[[ Provided records, beginning ]]
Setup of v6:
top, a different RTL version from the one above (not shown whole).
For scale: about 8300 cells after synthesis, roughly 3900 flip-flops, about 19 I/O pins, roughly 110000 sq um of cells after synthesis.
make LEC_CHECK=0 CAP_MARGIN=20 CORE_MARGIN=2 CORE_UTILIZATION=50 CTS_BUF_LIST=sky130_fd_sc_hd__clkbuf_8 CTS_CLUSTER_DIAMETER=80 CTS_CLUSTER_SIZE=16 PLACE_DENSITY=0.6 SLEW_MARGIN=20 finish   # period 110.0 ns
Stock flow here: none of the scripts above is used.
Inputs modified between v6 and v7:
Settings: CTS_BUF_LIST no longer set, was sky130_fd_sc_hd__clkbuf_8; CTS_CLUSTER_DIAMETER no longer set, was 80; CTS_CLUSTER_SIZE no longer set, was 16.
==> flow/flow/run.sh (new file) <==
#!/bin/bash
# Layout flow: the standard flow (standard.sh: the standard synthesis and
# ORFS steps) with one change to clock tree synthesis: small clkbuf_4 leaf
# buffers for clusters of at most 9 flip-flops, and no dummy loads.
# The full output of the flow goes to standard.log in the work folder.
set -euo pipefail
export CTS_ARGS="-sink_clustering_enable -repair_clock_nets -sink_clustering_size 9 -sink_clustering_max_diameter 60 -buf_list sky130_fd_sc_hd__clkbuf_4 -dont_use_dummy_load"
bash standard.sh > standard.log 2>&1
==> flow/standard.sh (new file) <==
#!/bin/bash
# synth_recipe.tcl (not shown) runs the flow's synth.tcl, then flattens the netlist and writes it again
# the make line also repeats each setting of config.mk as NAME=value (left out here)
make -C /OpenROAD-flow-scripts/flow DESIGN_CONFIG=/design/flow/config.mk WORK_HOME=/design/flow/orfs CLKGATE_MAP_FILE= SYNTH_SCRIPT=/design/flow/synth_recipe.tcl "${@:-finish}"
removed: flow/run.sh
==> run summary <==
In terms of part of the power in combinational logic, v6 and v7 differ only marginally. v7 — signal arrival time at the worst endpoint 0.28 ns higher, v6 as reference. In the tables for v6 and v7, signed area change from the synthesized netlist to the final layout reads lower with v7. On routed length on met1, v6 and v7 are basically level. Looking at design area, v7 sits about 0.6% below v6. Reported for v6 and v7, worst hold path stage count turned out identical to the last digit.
[[ Provided records, end ]]
Task requirements | Only one stretch is wanted, so please give again exactly the lines from the start of the data through the line containing "For scale: about", both ends included.

Reply |
Setup of v6:
top, a different RTL version from the one above (not shown whole).
For scale: about 8300 cells after synthesis, roughly 3900 flip-flops, about 19 I/O pins, roughly 110000 sq um of cells after synthesis.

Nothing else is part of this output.